WORK ORDER >>
Only one stretch of the records below is wanted: the lines from the one holding "[where the power goes]" through the one holding "min in group". Return it exactly, both ends included.

DATA SECTION >>
* * *
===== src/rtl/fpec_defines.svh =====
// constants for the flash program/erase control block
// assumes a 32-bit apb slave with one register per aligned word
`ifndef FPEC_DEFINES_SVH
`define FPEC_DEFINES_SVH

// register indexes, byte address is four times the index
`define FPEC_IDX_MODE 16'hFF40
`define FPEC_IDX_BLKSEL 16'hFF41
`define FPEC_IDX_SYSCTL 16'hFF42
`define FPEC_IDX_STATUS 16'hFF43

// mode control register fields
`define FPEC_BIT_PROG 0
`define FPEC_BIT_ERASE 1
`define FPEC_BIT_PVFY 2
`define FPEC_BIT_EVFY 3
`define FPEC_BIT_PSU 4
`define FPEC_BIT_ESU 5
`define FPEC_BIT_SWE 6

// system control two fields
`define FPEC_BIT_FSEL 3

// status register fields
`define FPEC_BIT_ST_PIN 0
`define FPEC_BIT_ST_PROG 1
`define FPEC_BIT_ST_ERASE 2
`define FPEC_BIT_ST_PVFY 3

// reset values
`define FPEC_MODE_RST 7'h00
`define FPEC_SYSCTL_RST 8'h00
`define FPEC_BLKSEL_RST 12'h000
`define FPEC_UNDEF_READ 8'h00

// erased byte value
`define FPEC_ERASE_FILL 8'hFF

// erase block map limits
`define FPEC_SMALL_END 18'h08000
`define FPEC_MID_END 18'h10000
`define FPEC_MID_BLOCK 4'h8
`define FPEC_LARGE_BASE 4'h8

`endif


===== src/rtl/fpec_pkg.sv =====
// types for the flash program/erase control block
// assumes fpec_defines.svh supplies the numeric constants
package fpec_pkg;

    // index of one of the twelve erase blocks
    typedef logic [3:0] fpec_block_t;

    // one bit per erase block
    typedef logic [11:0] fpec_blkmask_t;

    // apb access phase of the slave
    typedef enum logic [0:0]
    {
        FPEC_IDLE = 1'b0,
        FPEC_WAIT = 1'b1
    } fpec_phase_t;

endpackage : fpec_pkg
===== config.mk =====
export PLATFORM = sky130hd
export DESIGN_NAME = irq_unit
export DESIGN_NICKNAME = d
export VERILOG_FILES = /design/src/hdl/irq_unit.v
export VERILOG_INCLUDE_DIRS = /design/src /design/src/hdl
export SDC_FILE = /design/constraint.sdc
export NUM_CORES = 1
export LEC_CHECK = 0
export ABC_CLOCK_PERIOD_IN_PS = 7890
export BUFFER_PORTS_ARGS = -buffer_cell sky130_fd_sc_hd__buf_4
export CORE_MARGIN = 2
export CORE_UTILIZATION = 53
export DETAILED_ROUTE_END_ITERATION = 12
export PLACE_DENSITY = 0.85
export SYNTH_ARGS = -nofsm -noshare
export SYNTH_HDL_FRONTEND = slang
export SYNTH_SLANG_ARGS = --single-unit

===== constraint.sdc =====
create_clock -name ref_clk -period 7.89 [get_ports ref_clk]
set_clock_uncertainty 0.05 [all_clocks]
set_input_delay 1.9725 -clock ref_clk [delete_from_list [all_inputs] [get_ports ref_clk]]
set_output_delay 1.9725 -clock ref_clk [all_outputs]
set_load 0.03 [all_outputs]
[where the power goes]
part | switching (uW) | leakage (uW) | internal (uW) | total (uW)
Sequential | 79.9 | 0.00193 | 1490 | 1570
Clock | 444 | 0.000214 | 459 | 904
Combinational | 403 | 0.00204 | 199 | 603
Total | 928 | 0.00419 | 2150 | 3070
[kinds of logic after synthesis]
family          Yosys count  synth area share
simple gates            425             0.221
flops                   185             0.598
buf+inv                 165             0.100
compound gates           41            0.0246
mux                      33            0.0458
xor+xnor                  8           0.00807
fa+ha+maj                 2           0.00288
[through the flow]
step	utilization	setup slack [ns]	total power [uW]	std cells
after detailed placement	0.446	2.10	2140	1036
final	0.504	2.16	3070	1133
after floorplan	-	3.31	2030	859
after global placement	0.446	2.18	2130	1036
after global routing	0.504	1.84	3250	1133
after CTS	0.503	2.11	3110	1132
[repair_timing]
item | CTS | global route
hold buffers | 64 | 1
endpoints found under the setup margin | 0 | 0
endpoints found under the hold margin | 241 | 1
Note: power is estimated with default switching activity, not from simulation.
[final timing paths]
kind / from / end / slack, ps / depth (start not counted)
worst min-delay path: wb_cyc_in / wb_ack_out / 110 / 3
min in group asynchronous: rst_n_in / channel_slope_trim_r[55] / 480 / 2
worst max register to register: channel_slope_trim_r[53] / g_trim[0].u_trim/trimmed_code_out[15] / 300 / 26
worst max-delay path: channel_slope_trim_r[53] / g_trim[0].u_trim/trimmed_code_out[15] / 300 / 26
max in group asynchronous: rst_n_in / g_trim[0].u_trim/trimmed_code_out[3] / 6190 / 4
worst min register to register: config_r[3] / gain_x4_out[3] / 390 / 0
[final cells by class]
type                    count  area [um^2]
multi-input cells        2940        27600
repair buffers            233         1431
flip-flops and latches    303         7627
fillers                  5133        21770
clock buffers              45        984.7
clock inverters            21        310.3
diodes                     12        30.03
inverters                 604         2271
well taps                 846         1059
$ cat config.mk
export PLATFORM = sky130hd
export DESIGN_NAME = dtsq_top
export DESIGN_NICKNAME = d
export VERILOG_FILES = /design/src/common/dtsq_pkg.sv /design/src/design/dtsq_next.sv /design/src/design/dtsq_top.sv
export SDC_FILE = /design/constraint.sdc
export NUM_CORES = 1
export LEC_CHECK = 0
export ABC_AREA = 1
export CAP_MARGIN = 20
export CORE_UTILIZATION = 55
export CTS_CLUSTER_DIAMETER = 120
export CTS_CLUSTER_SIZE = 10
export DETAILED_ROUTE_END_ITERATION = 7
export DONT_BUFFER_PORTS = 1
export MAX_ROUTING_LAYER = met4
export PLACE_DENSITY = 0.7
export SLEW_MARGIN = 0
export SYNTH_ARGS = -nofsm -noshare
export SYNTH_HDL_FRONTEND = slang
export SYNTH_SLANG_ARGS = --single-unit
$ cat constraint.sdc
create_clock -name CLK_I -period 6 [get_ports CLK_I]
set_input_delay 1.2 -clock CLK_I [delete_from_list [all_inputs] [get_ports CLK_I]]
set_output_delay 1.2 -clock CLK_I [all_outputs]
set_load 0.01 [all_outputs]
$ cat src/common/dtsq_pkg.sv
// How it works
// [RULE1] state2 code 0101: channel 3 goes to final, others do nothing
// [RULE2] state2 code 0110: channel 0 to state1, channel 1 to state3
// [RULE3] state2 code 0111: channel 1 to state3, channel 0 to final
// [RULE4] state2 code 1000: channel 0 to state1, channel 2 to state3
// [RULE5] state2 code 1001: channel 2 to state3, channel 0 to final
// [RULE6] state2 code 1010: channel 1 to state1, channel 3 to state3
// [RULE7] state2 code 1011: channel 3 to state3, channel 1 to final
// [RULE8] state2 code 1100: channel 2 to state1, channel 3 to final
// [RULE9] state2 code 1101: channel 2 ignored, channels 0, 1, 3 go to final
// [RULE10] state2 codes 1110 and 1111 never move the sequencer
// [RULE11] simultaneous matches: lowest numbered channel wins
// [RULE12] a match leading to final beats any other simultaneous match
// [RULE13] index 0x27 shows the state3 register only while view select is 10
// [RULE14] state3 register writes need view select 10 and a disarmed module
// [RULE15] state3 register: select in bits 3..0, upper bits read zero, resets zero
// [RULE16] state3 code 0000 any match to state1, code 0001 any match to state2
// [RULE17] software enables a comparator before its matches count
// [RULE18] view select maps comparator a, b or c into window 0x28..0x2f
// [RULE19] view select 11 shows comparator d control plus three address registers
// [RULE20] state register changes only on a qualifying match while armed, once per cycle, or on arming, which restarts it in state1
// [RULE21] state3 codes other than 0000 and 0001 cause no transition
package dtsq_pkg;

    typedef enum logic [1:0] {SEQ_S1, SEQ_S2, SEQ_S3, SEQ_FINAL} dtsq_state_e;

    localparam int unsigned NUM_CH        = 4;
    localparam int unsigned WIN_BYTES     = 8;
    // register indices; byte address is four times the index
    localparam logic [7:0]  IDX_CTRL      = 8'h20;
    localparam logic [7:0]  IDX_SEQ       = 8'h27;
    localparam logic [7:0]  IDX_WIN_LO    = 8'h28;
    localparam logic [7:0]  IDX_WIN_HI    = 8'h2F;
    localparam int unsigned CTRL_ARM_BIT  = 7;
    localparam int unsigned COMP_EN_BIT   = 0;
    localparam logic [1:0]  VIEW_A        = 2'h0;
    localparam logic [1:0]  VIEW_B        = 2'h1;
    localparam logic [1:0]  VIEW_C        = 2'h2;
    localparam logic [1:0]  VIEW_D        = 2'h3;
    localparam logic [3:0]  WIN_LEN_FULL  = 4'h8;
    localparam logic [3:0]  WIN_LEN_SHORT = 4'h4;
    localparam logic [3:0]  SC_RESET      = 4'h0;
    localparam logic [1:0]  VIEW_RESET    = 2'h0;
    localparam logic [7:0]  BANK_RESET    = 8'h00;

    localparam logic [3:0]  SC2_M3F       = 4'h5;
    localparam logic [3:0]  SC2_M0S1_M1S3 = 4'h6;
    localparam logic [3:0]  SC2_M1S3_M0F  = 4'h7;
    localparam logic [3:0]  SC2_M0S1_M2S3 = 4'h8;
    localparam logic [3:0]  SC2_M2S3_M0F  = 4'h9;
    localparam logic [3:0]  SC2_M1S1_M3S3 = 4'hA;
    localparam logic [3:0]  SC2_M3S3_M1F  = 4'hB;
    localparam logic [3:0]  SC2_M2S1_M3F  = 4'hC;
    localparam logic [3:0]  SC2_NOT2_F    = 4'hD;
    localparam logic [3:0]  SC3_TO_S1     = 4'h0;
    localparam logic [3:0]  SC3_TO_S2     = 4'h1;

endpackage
* * *
ANSWER TO THE EXERCISE >>
[where the power goes]
part | switching (uW) | leakage (uW) | internal (uW) | total (uW)
Sequential | 79.9 | 0.00193 | 1490 | 1570
Clock | 444 | 0.000214 | 459 | 904
Combinational | 403 | 0.00204 | 199 | 603
Total | 928 | 0.00419 | 2150 | 3070
[kinds of logic after synthesis]
family          Yosys count  synth area share
simple gates            425             0.221
flops                   185             0.598
buf+inv                 165             0.100
compound gates           41            0.0246
mux                      33            0.0458
xor+xnor                  8           0.00807
fa+ha+maj                 2           0.00288
[through the flow]
step	utilization	setup slack [ns]	total power [uW]	std cells
after detailed placement	0.446	2.10	2140	1036
final	0.504	2.16	3070	1133
after floorplan	-	3.31	2030	859
after global placement	0.446	2.18	2130	1036
after global routing	0.504	1.84	3250	1133
after CTS	0.503	2.11	3110	1132
[repair_timing]
item | CTS | global route
hold buffers | 64 | 1
endpoints found under the setup margin | 0 | 0
endpoints found under the hold margin | 241 | 1
Note: power is estimated with default switching activity, not from simulation.
[final timing paths]
kind / from / end / slack, ps / depth (start not counted)
worst min-delay path: wb_cyc_in / wb_ack_out / 110 / 3
min in group asynchronous: rst_n_in / channel_slope_trim_r[55] / 480 / 2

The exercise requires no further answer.